WHAT THIS TASK INVOLVES: In the records below, the line with "detailed placement | mem[27][2] | 0.69" opens the range and the line with "floorplan | mem[11][0] | 1.23" closes it; print that range exactly and nothing else.

[SOURCE DATA]

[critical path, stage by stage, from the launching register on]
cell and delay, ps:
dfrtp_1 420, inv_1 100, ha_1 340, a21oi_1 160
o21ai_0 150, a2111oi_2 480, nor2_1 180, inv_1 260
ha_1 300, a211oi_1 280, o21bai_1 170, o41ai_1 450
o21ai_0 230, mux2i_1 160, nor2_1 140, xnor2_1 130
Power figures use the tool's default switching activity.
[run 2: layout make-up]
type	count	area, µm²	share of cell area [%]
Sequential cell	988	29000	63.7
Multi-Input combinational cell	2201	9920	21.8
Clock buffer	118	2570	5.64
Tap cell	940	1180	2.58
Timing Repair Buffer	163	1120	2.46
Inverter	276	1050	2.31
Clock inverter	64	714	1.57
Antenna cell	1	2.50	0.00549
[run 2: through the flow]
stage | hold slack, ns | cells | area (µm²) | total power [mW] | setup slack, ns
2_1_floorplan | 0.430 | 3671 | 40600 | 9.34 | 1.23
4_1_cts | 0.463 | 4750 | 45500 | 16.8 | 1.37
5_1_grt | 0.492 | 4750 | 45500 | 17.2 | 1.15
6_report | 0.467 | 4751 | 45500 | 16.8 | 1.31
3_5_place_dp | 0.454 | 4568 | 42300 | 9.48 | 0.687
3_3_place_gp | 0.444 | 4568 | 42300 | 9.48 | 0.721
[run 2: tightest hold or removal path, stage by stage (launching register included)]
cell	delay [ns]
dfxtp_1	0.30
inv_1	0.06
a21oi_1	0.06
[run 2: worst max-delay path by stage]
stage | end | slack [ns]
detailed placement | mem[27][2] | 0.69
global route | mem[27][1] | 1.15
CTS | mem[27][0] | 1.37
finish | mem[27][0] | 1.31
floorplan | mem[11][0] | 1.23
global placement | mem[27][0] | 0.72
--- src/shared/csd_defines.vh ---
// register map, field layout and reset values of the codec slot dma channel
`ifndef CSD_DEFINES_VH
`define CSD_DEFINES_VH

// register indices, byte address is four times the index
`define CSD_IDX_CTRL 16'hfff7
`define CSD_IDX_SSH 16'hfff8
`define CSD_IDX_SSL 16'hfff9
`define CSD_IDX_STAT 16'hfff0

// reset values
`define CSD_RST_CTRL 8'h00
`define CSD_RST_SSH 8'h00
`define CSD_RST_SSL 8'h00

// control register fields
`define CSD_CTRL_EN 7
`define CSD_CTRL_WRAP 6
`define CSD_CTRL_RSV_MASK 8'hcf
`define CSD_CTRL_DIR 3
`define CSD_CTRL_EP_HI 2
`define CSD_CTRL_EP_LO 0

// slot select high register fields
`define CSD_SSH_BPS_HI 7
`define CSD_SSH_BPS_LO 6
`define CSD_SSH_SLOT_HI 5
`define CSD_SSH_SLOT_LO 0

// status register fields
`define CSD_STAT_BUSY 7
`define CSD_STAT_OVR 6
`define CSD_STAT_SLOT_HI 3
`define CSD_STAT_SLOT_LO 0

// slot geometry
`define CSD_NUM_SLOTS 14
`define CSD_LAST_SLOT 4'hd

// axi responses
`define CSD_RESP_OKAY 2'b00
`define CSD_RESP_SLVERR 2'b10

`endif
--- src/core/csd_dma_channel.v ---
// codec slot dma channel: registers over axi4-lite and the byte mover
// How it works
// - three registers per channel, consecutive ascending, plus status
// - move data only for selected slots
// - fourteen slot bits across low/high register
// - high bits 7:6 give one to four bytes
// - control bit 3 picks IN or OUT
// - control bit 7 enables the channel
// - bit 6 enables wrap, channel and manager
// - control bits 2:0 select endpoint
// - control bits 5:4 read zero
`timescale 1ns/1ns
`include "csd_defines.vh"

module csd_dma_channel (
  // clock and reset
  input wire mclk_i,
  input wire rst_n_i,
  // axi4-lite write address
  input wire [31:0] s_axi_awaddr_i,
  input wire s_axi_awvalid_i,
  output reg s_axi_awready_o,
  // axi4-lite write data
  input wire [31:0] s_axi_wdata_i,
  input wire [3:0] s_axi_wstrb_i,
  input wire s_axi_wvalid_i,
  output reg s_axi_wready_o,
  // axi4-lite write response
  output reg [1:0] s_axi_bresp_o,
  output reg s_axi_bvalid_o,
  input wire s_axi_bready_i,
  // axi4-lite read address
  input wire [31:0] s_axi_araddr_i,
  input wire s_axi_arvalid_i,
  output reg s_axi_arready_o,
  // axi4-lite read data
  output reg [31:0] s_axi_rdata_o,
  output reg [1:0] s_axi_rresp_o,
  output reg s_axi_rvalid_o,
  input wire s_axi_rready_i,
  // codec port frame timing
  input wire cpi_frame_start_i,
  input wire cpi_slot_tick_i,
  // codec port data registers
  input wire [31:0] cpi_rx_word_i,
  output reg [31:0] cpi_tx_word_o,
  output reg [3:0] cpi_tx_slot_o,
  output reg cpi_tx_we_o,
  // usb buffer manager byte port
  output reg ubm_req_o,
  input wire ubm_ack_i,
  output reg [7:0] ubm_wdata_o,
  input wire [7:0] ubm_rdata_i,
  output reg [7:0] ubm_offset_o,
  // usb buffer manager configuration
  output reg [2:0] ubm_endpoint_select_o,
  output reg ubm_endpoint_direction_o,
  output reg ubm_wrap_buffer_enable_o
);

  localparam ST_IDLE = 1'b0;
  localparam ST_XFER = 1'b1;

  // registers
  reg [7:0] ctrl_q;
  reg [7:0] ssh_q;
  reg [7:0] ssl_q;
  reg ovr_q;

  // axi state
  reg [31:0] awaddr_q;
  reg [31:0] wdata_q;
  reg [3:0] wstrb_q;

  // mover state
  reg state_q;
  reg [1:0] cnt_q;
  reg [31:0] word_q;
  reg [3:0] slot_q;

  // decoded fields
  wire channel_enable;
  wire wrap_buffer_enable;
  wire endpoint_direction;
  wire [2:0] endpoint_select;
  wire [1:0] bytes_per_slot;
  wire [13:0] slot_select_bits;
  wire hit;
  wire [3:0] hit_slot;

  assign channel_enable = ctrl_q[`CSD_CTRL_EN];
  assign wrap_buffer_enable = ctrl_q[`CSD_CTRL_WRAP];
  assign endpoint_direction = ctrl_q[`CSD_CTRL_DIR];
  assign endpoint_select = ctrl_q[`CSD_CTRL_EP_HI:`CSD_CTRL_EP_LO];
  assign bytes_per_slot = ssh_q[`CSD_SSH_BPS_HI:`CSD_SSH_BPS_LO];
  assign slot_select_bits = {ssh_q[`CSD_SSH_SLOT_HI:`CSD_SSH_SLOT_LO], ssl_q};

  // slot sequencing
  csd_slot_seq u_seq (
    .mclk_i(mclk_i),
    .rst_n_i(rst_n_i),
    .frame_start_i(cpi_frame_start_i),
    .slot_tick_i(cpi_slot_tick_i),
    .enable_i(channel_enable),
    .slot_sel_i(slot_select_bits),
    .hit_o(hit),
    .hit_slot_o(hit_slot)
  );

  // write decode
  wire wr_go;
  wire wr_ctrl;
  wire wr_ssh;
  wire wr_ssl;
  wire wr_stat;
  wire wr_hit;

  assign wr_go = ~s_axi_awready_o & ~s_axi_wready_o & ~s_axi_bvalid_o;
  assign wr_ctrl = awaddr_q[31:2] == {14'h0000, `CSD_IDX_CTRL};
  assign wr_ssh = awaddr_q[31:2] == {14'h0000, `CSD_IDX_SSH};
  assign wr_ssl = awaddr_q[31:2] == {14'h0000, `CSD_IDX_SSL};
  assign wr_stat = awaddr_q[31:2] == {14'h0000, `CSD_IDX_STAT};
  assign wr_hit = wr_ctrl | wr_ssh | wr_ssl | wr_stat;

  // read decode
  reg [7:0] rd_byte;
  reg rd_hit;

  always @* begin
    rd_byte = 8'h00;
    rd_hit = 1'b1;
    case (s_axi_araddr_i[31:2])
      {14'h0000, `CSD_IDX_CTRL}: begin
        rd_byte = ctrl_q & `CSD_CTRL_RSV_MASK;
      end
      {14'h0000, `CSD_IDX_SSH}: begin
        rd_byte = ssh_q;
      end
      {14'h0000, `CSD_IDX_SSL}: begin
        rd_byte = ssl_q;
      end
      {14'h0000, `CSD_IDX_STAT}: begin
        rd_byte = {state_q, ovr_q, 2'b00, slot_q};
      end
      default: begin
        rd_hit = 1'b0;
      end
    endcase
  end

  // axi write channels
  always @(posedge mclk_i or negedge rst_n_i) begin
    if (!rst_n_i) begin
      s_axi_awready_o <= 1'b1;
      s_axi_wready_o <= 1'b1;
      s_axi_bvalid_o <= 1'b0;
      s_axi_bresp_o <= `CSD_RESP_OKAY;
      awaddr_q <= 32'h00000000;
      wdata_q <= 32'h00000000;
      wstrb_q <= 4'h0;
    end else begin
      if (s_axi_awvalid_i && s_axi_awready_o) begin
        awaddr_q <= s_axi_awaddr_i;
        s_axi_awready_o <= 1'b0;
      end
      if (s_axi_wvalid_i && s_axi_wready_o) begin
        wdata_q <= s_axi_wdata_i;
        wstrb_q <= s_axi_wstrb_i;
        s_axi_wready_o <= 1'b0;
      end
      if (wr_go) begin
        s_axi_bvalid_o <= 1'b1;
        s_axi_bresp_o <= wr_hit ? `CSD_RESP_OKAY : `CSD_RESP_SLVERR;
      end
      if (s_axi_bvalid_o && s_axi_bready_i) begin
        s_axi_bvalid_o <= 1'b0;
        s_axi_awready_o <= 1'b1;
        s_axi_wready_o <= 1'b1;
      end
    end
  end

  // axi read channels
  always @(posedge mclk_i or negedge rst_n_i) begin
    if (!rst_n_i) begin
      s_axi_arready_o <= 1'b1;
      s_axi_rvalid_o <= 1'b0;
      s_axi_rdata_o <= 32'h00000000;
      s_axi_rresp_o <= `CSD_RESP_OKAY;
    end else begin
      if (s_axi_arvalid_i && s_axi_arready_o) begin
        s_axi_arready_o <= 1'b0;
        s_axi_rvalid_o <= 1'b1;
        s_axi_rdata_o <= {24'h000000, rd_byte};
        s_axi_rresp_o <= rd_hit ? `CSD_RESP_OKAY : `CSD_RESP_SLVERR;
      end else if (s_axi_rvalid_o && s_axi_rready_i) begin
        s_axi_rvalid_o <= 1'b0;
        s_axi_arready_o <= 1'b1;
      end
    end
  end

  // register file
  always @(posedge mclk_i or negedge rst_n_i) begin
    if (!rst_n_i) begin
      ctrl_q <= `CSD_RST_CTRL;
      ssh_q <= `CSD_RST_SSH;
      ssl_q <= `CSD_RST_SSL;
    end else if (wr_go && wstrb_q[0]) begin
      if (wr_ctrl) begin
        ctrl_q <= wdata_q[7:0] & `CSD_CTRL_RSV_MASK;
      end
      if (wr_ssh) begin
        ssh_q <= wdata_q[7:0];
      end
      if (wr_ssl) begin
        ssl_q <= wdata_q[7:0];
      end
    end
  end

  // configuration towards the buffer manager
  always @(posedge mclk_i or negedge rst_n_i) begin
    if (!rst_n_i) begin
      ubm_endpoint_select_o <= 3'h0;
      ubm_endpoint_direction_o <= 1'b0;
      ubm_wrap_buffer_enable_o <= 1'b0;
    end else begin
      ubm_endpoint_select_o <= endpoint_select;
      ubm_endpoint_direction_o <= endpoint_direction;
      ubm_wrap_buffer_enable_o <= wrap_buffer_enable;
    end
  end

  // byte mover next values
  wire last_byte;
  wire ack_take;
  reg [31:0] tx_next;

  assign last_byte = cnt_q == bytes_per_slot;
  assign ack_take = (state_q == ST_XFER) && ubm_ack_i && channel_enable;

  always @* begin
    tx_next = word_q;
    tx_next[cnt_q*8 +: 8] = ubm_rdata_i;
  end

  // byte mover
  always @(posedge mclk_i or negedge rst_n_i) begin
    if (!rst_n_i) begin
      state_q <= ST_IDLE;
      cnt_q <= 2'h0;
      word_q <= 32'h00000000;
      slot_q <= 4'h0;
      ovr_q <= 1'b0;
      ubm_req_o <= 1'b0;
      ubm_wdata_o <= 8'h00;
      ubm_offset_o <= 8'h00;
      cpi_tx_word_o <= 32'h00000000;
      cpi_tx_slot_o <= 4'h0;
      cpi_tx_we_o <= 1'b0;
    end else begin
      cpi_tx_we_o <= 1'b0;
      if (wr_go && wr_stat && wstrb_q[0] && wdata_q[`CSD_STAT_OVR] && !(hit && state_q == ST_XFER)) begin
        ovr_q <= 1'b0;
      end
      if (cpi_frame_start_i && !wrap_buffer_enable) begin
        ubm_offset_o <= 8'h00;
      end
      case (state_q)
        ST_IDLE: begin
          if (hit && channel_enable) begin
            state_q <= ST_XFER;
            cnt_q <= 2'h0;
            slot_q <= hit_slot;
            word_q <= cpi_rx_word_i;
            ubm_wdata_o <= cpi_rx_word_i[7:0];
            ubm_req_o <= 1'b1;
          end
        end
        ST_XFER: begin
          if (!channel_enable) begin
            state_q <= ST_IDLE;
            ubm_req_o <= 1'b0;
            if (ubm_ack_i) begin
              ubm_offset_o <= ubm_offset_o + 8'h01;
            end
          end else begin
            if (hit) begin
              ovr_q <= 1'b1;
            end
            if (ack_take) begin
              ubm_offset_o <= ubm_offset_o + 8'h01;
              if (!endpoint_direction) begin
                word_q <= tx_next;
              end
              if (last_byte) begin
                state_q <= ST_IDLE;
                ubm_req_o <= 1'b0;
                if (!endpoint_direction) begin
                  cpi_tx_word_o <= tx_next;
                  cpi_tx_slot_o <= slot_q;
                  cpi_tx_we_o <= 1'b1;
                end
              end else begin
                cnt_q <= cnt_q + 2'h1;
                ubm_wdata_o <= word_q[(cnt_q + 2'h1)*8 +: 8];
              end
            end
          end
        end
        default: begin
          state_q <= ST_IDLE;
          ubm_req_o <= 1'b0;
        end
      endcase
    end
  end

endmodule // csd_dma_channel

[/SOURCE DATA]

EXERCISE RESULT:
detailed placement | mem[27][2] | 0.69
global route | mem[27][1] | 1.15
CTS | mem[27][0] | 1.37
finish | mem[27][0] | 1.31
floorplan | mem[11][0] | 1.23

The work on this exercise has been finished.